What happens when a parent loses a job? For one, the older children can bear some of the burden and help ease the pain.

Can Teens Help When a Parent Is Laid Off?

Can Teens Help When a Parent Is Laid Off?

Many students watch their parents struggle when one or both of them loses their job. How can your student help during that hard time? Is it their responsibility to help? Walk them through this article for some ideas on how to handle a difficult situation.

It's scary when a parent loses their job and many teens want to help. Show them the possibilities with the short case study in this article.There are many wonderful moments from your teens that you’ll remember — your first time behind the wheel, graduating high school, going to prom — but none of those moments are as strong in my memory as the day my dad lost his job.

I remember it clearly, even though it’s been 10 years. My mom had warned my sister and me that “something had happened,” and that it wouldn’t be a day to ask for anything or to act up. Because my parents were divorced, we spent the rest of the evening guessing at what it could have been. But nothing would have prepared us for the news that my dad had lost his job at the business where he had worked for nearly half of our lives.

Almost immediately, changes began happening. We started seeing him less and less as he picked up odd jobs as a laborer around the state. Then there were fewer gifts at Christmas. Despite the fact that my sister and I were the children in the situation, we couldn’t seem to avoid being dragged into such an adult experience.

What to Do in This Situation

M.T.* is going through this situation now. Both of her parents lost their jobs during the recession and have been unable to hold any steady job for the last five years. “Every time I think it’s going to get better, it gets worse. They don’t try to bring it up, but I know we don’t have much money coming in, and sometimes I worry about if my mom can pay for groceries. I don’t know what I can do.”

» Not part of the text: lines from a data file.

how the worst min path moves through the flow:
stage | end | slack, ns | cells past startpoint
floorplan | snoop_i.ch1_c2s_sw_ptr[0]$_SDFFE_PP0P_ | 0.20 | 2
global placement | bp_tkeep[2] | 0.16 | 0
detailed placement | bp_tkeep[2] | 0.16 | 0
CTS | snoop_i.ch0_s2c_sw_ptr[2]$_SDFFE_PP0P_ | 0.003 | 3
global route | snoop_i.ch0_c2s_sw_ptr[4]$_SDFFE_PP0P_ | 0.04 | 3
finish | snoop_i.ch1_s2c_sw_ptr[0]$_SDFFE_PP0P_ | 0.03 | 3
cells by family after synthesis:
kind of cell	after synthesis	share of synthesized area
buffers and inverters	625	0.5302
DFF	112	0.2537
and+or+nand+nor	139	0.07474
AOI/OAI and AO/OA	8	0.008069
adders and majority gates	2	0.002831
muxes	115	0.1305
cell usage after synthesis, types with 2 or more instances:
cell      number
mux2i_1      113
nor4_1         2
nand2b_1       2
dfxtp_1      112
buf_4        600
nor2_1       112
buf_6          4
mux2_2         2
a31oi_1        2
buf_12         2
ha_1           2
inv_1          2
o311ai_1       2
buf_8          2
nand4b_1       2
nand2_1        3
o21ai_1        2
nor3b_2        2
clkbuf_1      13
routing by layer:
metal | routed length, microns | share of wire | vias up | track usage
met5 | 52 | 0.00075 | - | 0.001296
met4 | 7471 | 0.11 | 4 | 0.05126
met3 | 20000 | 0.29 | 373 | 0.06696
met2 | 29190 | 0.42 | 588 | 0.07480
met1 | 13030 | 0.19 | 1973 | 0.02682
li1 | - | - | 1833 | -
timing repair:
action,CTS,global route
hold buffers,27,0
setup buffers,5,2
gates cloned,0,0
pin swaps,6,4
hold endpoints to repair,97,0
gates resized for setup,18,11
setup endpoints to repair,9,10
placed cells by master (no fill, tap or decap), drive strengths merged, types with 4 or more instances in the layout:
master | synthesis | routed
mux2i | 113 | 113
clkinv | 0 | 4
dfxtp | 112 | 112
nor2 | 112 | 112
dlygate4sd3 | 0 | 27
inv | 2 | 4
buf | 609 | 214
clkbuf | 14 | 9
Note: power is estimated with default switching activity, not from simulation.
[src/verilog/video_out.sv]
`timescale 1ns/1ps

module video_out (
   input  logic              clk,
   input  logic              rst_n,
   scan_if.sink_out          scan,
   input  logic              on_ball,
   input  video_pkg::rgb_t   ball_color,
   input  video_pkg::rgb_t   bg_color,
   output video_pkg::coord_t pix_x,
   output video_pkg::coord_t pix_y,
   output logic              de,
   output logic              hsync,
   output logic              vsync,
   output video_pkg::rgb_t   rgb
);

   video_pkg::rgb_t pix_color;

   always_comb begin
      if (!scan.active) begin
         pix_color = video_pkg::RGB_BLACK; // Blanking.
      end else if (on_ball) begin
         pix_color = ball_color;
      end else begin
         pix_color = bg_color;
      end
   end

   // **********************************************************************
   // Output register, one cycle behind the scan
   // **********************************************************************
   always_ff @(posedge clk) begin
      if (!rst_n) begin
         pix_x <= '0;
         pix_y <= '0;
         de    <= 1'b0;
         hsync <= 1'b1;
         vsync <= 1'b1;
         rgb   <= video_pkg::RGB_BLACK;
      end else begin
         pix_x <= scan.h_count;
         pix_y <= scan.v_count;
         de    <= scan.active;
         hsync <= scan.hsync;
         vsync <= scan.vsync;
         rgb   <= pix_color;
      end
   end

endmodule
`config.mk`:
```
export PLATFORM = sky130hd
export DESIGN_NAME = lcd_top
export DESIGN_NICKNAME = d
export VERILOG_FILES = /design/src/hw/lcd_pkg.sv /design/src/hw/serial_pkg.sv /design/src/hw/color_bars.sv /design/src/hw/frame_sequencer.sv /design/src/hw/byte_fifo.sv /design/src/hw/spi_byte_tx.sv /design/src/hw/lcd_top.sv
export SDC_FILE = /design/constraint.sdc
export NUM_CORES = 1
export LEC_CHECK = 0
export BUFFER_PORTS_ARGS = -buffer_cell sky130_fd_sc_hd__buf_2
export CAP_MARGIN = 0
export CORE_ASPECT_RATIO = 0.5
export CORE_MARGIN = 4
export CORE_UTILIZATION = 54
export DETAILED_ROUTE_END_ITERATION = 7
export GPL_TIMING_DRIVEN = 1
export PLACE_DENSITY = 0.84
export RECOVER_POWER = 50
export SYNTH_ARGS = -nofsm -noshare
export SYNTH_HDL_FRONTEND = slang
export SYNTH_HIERARCHICAL = 1
export SYNTH_SLANG_ARGS = --single-unit
```
`constraint.sdc`:
```
create_clock -name in_clk -period 2.19 [get_ports in_clk]
set_clock_uncertainty 0.05 [all_clocks]
set_input_delay 0.3285 -clock in_clk [delete_from_list [all_inputs] [get_ports in_clk]]
set_output_delay 0.3285 -clock in_clk [all_outputs]
set_load 0.03 [all_outputs]
```
## src/rtl/md_settings.svh

```systemverilog
// Sizes and funct3 field positions for the RV32M multiply/divide unit.
// Include ahead of any package or module that uses the MD_* macros.

`ifndef MD_SETTINGS_SVH
`define MD_SETTINGS_SVH

// Operand and result width
`define MD_XLEN 32

// Width of one half word fed to the 17-bit multiplier
`define MD_HALF 16

// Divider step counter wide enough for MD_XLEN compare steps
`define MD_CNT_W 5

// funct3 bit that selects divide (1) over multiply (0)
`define MD_F3_DIV_BIT 2

`endif
```

## src/rtl/md_op_pkg.sv

```systemverilog
// Operation encoding for the RV32M unit.
// The funct3 word is read through one of two views, picked by its top bit.

package md_op_pkg;

  // Multiply kinds as coded in the low two funct3 bits
  typedef enum logic [1:0] {
    MD_MUL    = 2'b00,
    MD_MULH   = 2'b01,
    MD_MULHSU = 2'b10,
    MD_MULHU  = 2'b11
  } md_mul_kind_e;

  // Multiply view of funct3 with a zero top bit
  typedef struct packed {
    logic         is_div;
    md_mul_kind_e kind;
  } md_mul_view_t;

  // Divide view of funct3 with a one top bit
  typedef struct packed {
    logic is_div;
    logic rem;
    logic uns;
  } md_div_view_t;

  // One funct3 word decoded as multiply or as divide
  typedef union packed {
    md_mul_view_t mul;
    md_div_view_t div;
  } md_funct_u;

endpackage

```

## src/rtl/md_data_pkg.sv

```systemverilog
// Data types passed between the sequencer and the two arithmetic units.
// A request carries funct3 and both operands; a unit answers with a result.

`include "md_settings.svh"

package md_data_pkg;

  import md_op_pkg::*;

  // One operand half as seen by the multiplier
  typedef logic [`MD_HALF-1:0] md_half_t;

  // Request issued with a start pulse
  typedef struct packed {
    md_funct_u             funct;
    logic [`MD_XLEN-1:0]   op_a;
    logic [`MD_XLEN-1:0]   op_b;
  } md_req_t;

  // Unit result whose done bit is high for exactly one cycle
  typedef struct packed {
    logic                  done;
    logic [`MD_XLEN-1:0]   value;
  } md_res_t;

endpackage

```

## src/rtl/md_unit.sv

```systemverilog
// Top of the RV32M multiply/divide unit.
// Pulse start_i with req_i while busy_o is low, then take result_o
// in a cycle where valid_o and ready_i are both high.

`include "md_settings.svh"

module md_unit
  import md_data_pkg::*;
(
  input  logic                clk_i,
  input  logic                rst_ni,
  input  logic                start_i,
  input  md_req_t             req_i,
  input  logic                ready_i,
  output logic                busy_o,
  output logic                valid_o,
  output logic [`MD_XLEN-1:0] result_o
);

  logic    mul_start;
  logic    div_start;
  md_res_t mul_res;
  md_res_t div_res;

  md_sequencer i_md_sequencer (
    .clk_i       (clk_i),
    .rst_ni      (rst_ni),
    .start_i     (start_i),
    .req_i       (req_i),
    .mul_res_i   (mul_res),
    .div_res_i   (div_res),
    .ready_i     (ready_i),
    .mul_start_o (mul_start),
    .div_start_o (div_start),
    .busy_o      (busy_o),
    .valid_o     (valid_o),
    .result_o    (result_o)
  );

  md_mult_mac i_md_mult_mac (
    .clk_i   (clk_i),
    .rst_ni  (rst_ni),
    .start_i (mul_start),
    .req_i   (req_i),
    .res_o   (mul_res)
  );

  md_div_serial i_md_div_serial (
    .clk_i   (clk_i),
    .rst_ni  (rst_ni),
    .start_i (div_start),
    .req_i   (req_i),
    .res_o   (div_res)
  );

endmodule

```

## src/rtl/md_sequencer.sv

```systemverilog
// Routes an accepted start to the multiplier or the divider, then holds
// the finished result until the requester raises ready_i.

`include "md_settings.svh"

module md_sequencer
  import md_data_pkg::*;
(
  input  logic                clk_i,
  input  logic                rst_ni,
  input  logic                start_i,
  input  md_req_t             req_i,
  input  md_res_t             mul_res_i,
  input  md_res_t             div_res_i,
  input  logic                ready_i,
  output logic                mul_start_o,
  output logic                div_start_o,
  output logic                busy_o,
  output logic                valid_o,
  output logic [`MD_XLEN-1:0] result_o
);

  logic                run_q;
  logic                valid_q;
  logic [`MD_XLEN-1:0] result_q;
  logic                accept;
  logic                unit_done;

  assign busy_o    = run_q | valid_q;
  assign accept    = start_i & ~busy_o;
  assign unit_done = mul_res_i.done | div_res_i.done;

  // Top funct3 bit picks the unit
  assign div_start_o = accept & req_i.funct[`MD_F3_DIV_BIT];
  assign mul_start_o = accept & ~req_i.funct[`MD_F3_DIV_BIT];

  always_ff @(posedge clk_i or negedge rst_ni) begin
    if (!rst_ni) begin
      run_q   <= 1'b0;
      valid_q <= 1'b0;
    end else begin
      if (accept) begin
        run_q <= 1'b1;
      end else if (unit_done) begin
        run_q <= 1'b0;
      end
      if (unit_done) begin
        valid_q <= 1'b1;
      end else if (ready_i) begin
        valid_q <= 1'b0;
      end
    end
  end

  always_ff @(posedge clk_i) begin
    if (unit_done) begin
      result_q <= mul_res_i.done ? mul_res_i.value : div_res_i.value;
    end
  end

  assign valid_o  = valid_q;
  assign result_o = result_q;

  // Only one operation is in flight, so the units never finish together
  a_single_done: assert property (@(posedge clk_i) disable iff (!rst_ni)
    !(mul_res_i.done && div_res_i.done));

  a_hold_result: assert property (@(posedge clk_i) disable iff (!rst_ni)
    valid_o && !ready_i |=> valid_o && $stable(result_o));

endmodule

```

## src/rtl/md_div_serial.sv

```systemverilog
// Radix-2 restoring divider for DIV, DIVU, REM and REMU.
// Works on absolute values and fixes the sign in a last step.
// A zero divisor finishes one step after start.

`include "md_settings.svh"

module md_div_serial
  import md_data_pkg::*;
(
  input  logic    clk_i,
  input  logic    rst_ni,
  input  logic    start_i,
  input  md_req_t req_i,
  output md_res_t res_o
);

  typedef enum logic [2:0] {
    DIV_IDLE,
    DIV_ABS_A,
    DIV_ABS_B,
    DIV_COMP,
    DIV_LAST,
    DIV_SIGN
  } div_state_e;

  div_state_e             state_q, state_d;
  md_req_t                req_q;
  logic [`MD_XLEN-1:0]    rem_q, rem_d;
  logic [`MD_XLEN-1:0]    quot_q, quot_d;
  logic [`MD_XLEN-1:0]    numer_q, numer_d;
  logic [`MD_XLEN-1:0]    denom_q, denom_d;
  logic [`MD_CNT_W-1:0]   cnt_q, cnt_d;
  logic                   done_q, done_d;

  logic [`MD_XLEN:0]      sub_a, sub_b, diff;
  logic [`MD_XLEN:0]      shifted;
  logic                   ge;
  logic                   sign_a, sign_b, neg_res;
  logic                   div_by_zero;

  assign sign_a      = ~req_q.funct.div.uns & req_q.op_a[`MD_XLEN-1];
  assign sign_b      = ~req_q.funct.div.uns & req_q.op_b[`MD_XLEN-1];
  // Quotient takes the XOR of the signs, remainder follows the dividend
  assign neg_res     = req_q.funct.div.rem ? sign_a : (sign_a ^ sign_b);
  assign div_by_zero = (req_q.op_b == '0);

  // Partial remainder with the next numerator bit shifted in
  assign shifted = {rem_q, numer_q[cnt_q]};

  // Shared subtractor for negation and the trial subtract
  assign diff = sub_a - sub_b;
  // Partial remainder stays below twice the divisor, so bit 32 is the borrow
  assign ge   = ~diff[`MD_XLEN];

  always_comb begin
    state_d = state_q;
    rem_d   = rem_q;
    quot_d  = quot_q;
    numer_d = numer_q;
    denom_d = denom_q;
    cnt_d   = cnt_q;
    done_d  = 1'b0;
    sub_a   = shifted;
    sub_b   = {1'b0, denom_q};

    unique case (state_q)
      DIV_IDLE: begin
        if (start_i) begin
          state_d = DIV_ABS_A;
        end
      end

      DIV_ABS_A: begin
        sub_a = '0;
        sub_b = {1'b0, req_q.op_a};
        if (div_by_zero) begin
          rem_d   = req_q.funct.div.rem ? req_q.op_a : '1;
          done_d  = 1'b1;
          state_d = DIV_IDLE;
        end else begin
          numer_d = sign_a ? diff[`MD_XLEN-1:0] : req_q.op_a;
          state_d = DIV_ABS_B;
        end
      end

      DIV_ABS_B: begin
        sub_a   = '0;
        sub_b   = {1'b0, req_q.op_b};
        denom_d = sign_b ? diff[`MD_XLEN-1:0] : req_q.op_b;
        rem_d   = '0;
        quot_d  = '0;
        cnt_d   = '1;
        state_d = DIV_COMP;
      end

      DIV_COMP: begin
        rem_d  = ge ? diff[`MD_XLEN-1:0] : shifted[`MD_XLEN-1:0];
        quot_d = {quot_q[`MD_XLEN-2:0], ge};
        cnt_d  = cnt_q - 1'b1;
        if (cnt_q == '0) begin
          state_d = DIV_LAST;
        end
      end

      DIV_LAST: begin
        // rem_q now carries whichever value is returned
        if (!req_q.funct.div.rem) begin
          rem_d = quot_q;
        end
        state_d = DIV_SIGN;
      end

      DIV_SIGN: begin
        sub_a = '0;
        sub_b = {1'b0, rem_q};
        if (neg_res) begin
          rem_d = diff[`MD_XLEN-1:0];
        end
        done_d  = 1'b1;
        state_d = DIV_IDLE;
      end

      default: begin
        state_d = DIV_IDLE;
      end
    endcase
  end

  always_ff @(posedge clk_i or negedge rst_ni) begin
    if (!rst_ni) begin
      state_q <= DIV_IDLE;
      cnt_q   <= '0;
      done_q  <= 1'b0;
    end else begin
      state_q <= state_d;
      cnt_q   <= cnt_d;
      done_q  <= done_d;
    end
  end

  always_ff @(posedge clk_i) begin
    if (start_i) begin
      req_q <= req_i;
    end
    rem_q   <= rem_d;
    quot_q  <= quot_d;
    numer_q <= numer_d;
    denom_q <= denom_d;
  end

  assign res_o.done  = done_q;
  assign res_o.value = rem_q;

  a_state_legal: assert property (@(posedge clk_i) disable iff (!rst_ni)
    state_q inside {DIV_IDLE, DIV_ABS_A, DIV_ABS_B, DIV_COMP, DIV_LAST, DIV_SIGN});

endmodule

```

## src/rtl/md_mult_mac.sv

```systemverilog
// Sequential multiplier built around one signed 17x17 multiply-accumulate.
// MUL finishes in three steps, the MULH kinds in four.

`include "md_settings.svh"

module md_mult_mac
  import md_op_pkg::*;
  import md_data_pkg::*;
(
  input  logic    clk_i,
  input  logic    rst_ni,
  input  logic    start_i,
  input  md_req_t req_i,
  output md_res_t res_o
);

  localparam int unsigned AccW = 2 * `MD_HALF + 2;

  typedef enum logic [1:0] {
    STEP_ALBL,
    STEP_ALBH,
    STEP_AHBL,
    STEP_AHBH
  } step_e;

  step_e              step_q, step_d;
  logic               run_q;
  logic               done_q, done_d;
  md_req_t            req_q;
  logic [AccW-1:0]    acc_q, acc_d;
  logic [AccW-1:0]    accum;
  logic signed [AccW-1:0] mac;

  md_half_t           a_lo, a_hi, b_lo, b_hi;
  md_half_t           mul_a, mul_b;
  logic               sign_a, sign_b;
  md_mul_kind_e       kind;
  logic               a_signed, b_signed, signed_mult;

  assign a_lo = req_q.op_a[`MD_HALF-1:0];
  assign a_hi = req_q.op_a[`MD_XLEN-1:`MD_HALF];
  assign b_lo = req_q.op_b[`MD_HALF-1:0];
  assign b_hi = req_q.op_b[`MD_XLEN-1:`MD_HALF];

  assign kind        = req_q.funct.mul.kind;
  assign a_signed    = (kind == MD_MULH) || (kind == MD_MULHSU);
  assign b_signed    = (kind == MD_MULH);
  assign signed_mult = a_signed | b_signed;

  // The product fits in 34 bits, so the sum is taken at accumulator width
  assign mac = $signed({sign_a, mul_a}) * $signed({sign_b, mul_b}) + $signed(accum);

  always_comb begin
    mul_a  = a_lo;
    mul_b  = b_lo;
    sign_a = 1'b0;
    sign_b = 1'b0;
    accum  = '0;
    acc_d  = mac;
    step_d = step_q;
    done_d = 1'b0;

    unique case (step_q)
      STEP_ALBL: begin
        step_d = STEP_ALBH;
      end

      STEP_ALBH: begin
        mul_b  = b_hi;
        sign_b = b_signed & req_q.op_b[`MD_XLEN-1];
        // Low product is unsigned, only its upper half carries on
        accum  = {{(AccW - `MD_HALF){1'b0}}, acc_q[2*`MD_HALF-1:`MD_HALF]};
        if (kind == MD_MUL) begin
          acc_d = {2'b00, mac[`MD_HALF-1:0], acc_q[`MD_HALF-1:0]};
        end
        step_d = STEP_AHBL;
      end

      STEP_AHBL: begin
        mul_a  = a_hi;
        sign_a = a_signed & req_q.op_a[`MD_XLEN-1];
        if (kind == MD_MUL) begin
          accum  = {{(AccW - `MD_HALF){1'b0}}, acc_q[2*`MD_HALF-1:`MD_HALF]};
          acc_d  = {2'b00, mac[`MD_HALF-1:0], acc_q[`MD_HALF-1:0]};
          step_d = STEP_ALBL;
          done_d = 1'b1;
        end else begin
          accum  = acc_q;
          step_d = STEP_AHBH;
        end
      end

      STEP_AHBH: begin
        mul_a  = a_hi;
        mul_b  = b_hi;
        sign_a = a_signed & req_q.op_a[`MD_XLEN-1];
        sign_b = b_signed & req_q.op_b[`MD_XLEN-1];
        // Shift the middle sum down, keeping its sign for signed kinds
        accum  = {{`MD_HALF{signed_mult & acc_q[AccW-1]}}, acc_q[AccW-1:`MD_HALF]};
        step_d = STEP_ALBL;
        done_d = 1'b1;
      end

      default: begin
        step_d = STEP_ALBL;
      end
    endcase
  end

  always_ff @(posedge clk_i or negedge rst_ni) begin
    if (!rst_ni) begin
      run_q  <= 1'b0;
      step_q <= STEP_ALBL;
      done_q <= 1'b0;
    end else begin
      done_q <= run_q & done_d;
      if (start_i) begin
        run_q <= 1'b1;
      end else if (run_q && done_d) begin
        run_q <= 1'b0;
      end
      if (run_q) begin
        step_q <= step_d;
      end
    end
  end

  always_ff @(posedge clk_i) begin
    if (start_i) begin
      req_q <= req_i;
    end
    if (run_q) begin
      acc_q <= acc_d;
    end
  end

  assign res_o.done  = done_q;
  assign res_o.value = acc_q[`MD_XLEN-1:0];

  a_step_known: assert property (@(posedge clk_i) disable iff (!rst_ni)
    !$isunknown(step_q));

  // The sequencer must not restart the unit mid-multiply
  a_no_start_busy: assert property (@(posedge clk_i) disable iff (!rst_ni)
    start_i |-> !run_q);

endmodule

```
<file path="config.mk">
export PLATFORM = sky130hd
export DESIGN_NAME = security_island
export DESIGN_NICKNAME = d
export VERILOG_FILES = /design/src/design/island_pkg.sv /design/src/design/security_island.sv /design/src/design/req_router.sv /design/src/design/rr_arbiter.sv /design/src/design/addr_decoder.sv /design/src/design/bit_sync.sv
export VERILOG_INCLUDE_DIRS = /design/src /design/src/design
export SDC_FILE = /design/constraint.sdc
export NUM_CORES = 1
export LEC_CHECK = 0
export ABC_AREA = 1
export BUFFER_PORTS_ARGS = -buffer_cell sky130_fd_sc_hd__buf_4
export CORE_AREA = 2 2 145 147
export CTS_CLUSTER_DIAMETER = 80
export CTS_CLUSTER_SIZE = 20
export DETAILED_ROUTE_END_ITERATION = 12
export DIE_AREA = 0 0 147 149
export PLACE_DENSITY = 0.52
export SLEW_MARGIN = 30
export SYNTH_ARGS = -nofsm -noshare
export SYNTH_HDL_FRONTEND = slang
export SYNTH_SLANG_ARGS = --single-unit
</file>
<file path="constraint.sdc">
create_clock -name clk_i -period 3.5 [get_ports clk_i]
set_input_delay 0.7 -clock clk_i [delete_from_list [all_inputs] [get_ports clk_i]]
set_output_delay 0.7 -clock clk_i [all_outputs]
set_load 0.01 [all_outputs]
</file>
==> config.mk <==
export PLATFORM = sky130hd
export DESIGN_NAME = bank_arbiter
export DESIGN_NICKNAME = d
export VERILOG_FILES = /design/src/design/slurm16_mem_pkg.sv /design/src/design/bank_arbiter.sv
export VERILOG_INCLUDE_DIRS = /design/src /design/src/include
export SDC_FILE = /design/constraint.sdc
export NUM_CORES = 1
export LEC_CHECK = 0
export ABC_AREA = 1
export ABC_CLOCK_PERIOD_IN_PS = 1400
export BUFFER_PORTS_ARGS = -buffer_cell sky130_fd_sc_hd__clkbuf_2
export CAP_MARGIN = 20
export CORE_AREA = 2 2 78 80
export DETAILED_ROUTE_END_ITERATION = 10
export DIE_AREA = 0 0 80 82
export PLACE_DENSITY = 0.86
export SYNTH_ARGS = -nofsm -noshare
export SYNTH_HDL_FRONTEND = slang
export SYNTH_SLANG_ARGS = --single-unit
==> constraint.sdc <==
create_clock -name CLK -period 1.4 [get_ports CLK]
set_input_delay 0.14 -clock CLK [delete_from_list [all_inputs] [get_ports CLK]]
set_output_delay 0.14 -clock CLK [all_outputs]
set_load 0.02 [all_outputs]
==> src/include/slurm16_mem_defs.svh <==
// slurm16 memory subsystem sizing
// Word width, CPU address width and depth of each bank
`ifndef SLURM16_MEM_DEFS_SVH
`define SLURM16_MEM_DEFS_SVH

// Data word width
`define SLURM_BITS 16

// CPU word address width
// Top bit picks the bank
`define SLURM_ADDRESS_BITS 15

// Words held by one bank
// Half of the CPU address space
`define SLURM_BANK_WORDS 16384

`endif

==> src/design/slurm16_mem_pkg.sv <==
// slurm16 memory subsystem types
// Shared by the CPU interface, bank arbiter and RAM banks
`include "slurm16_mem_defs.svh"

package slurm16_mem_pkg;

	// One data word
	typedef logic [`SLURM_BITS-1:0] word_t;

	// CPU word address
	typedef logic [`SLURM_ADDRESS_BITS-1:0] addr_t;

	// Memory port address, top bit always zero
	typedef logic [`SLURM_ADDRESS_BITS:0] mem_addr_t;

	// Byte enables
	// Bit 0 low byte, bit 1 high byte
	typedef logic [1:0] wr_mask_t;

	// Pipeline slot flags, rd ends up in bit 0
	typedef struct packed {
		logic req;
		logic instr;
		logic rd;
	} mem_flags_t;

endpackage
[src/include/slurm16_mem_defs.svh]
// slurm16 memory subsystem sizing
// Word width, CPU address width and depth of each bank
`ifndef SLURM16_MEM_DEFS_SVH
`define SLURM16_MEM_DEFS_SVH

// Data word width
`define SLURM_BITS 16

// CPU word address width
// Top bit picks the bank
`define SLURM_ADDRESS_BITS 15

// Words held by one bank
// Half of the CPU address space
`define SLURM_BANK_WORDS 16384

`endif

[src/design/slurm16_mem_pkg.sv]
// slurm16 memory subsystem types
// Shared by the CPU interface, bank arbiter and RAM banks
`include "slurm16_mem_defs.svh"

package slurm16_mem_pkg;

	// One data word
	typedef logic [`SLURM_BITS-1:0] word_t;

	// CPU word address
	typedef logic [`SLURM_ADDRESS_BITS-1:0] addr_t;

	// Memory port address, top bit always zero
	typedef logic [`SLURM_ADDRESS_BITS:0] mem_addr_t;

	// Byte enables
	// Bit 0 low byte, bit 1 high byte
	typedef logic [1:0] wr_mask_t;

	// Pipeline slot flags, rd ends up in bit 0
	typedef struct packed {
		logic req;
		logic instr;
		logic rd;
	} mem_flags_t;

endpackage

M.T.’s struggle isn’t uncommon. Parents don’t always realize that a job loss isn’t just isolated to them. Teenagers like M.T. can feel the same amount of sadness and uncertainty as their parents, even if the teens are not the one losing their job.

And with that feeling comes the desire to make the situation better for everyone involved.

Of course, the most obvious solution for you is to get a job, if you don’t have one already. It doesn’t have to cover the mortgage bill, but even a weekend babysitting gig or a few lawn-mowing days can go a long way. This may even be a great time to consider starting your own business or, with the help of your parents, selling some of your old childhood toys and clothes online.

However, there is a big “but” here that is important to remember. After a year, M.T. started working to bring in some income to the family after school. Within a few months, she began to feel run down and taken advantage of.

That’s when her parents suggested that she take her paycheck from her fast food job and babysitting sessions and split it up into some percentages. Twenty percent went to her personal checking account for “fun,” 50 percent went into the family fund for utilities and the internet, and the other 30 percent went into a personal savings account.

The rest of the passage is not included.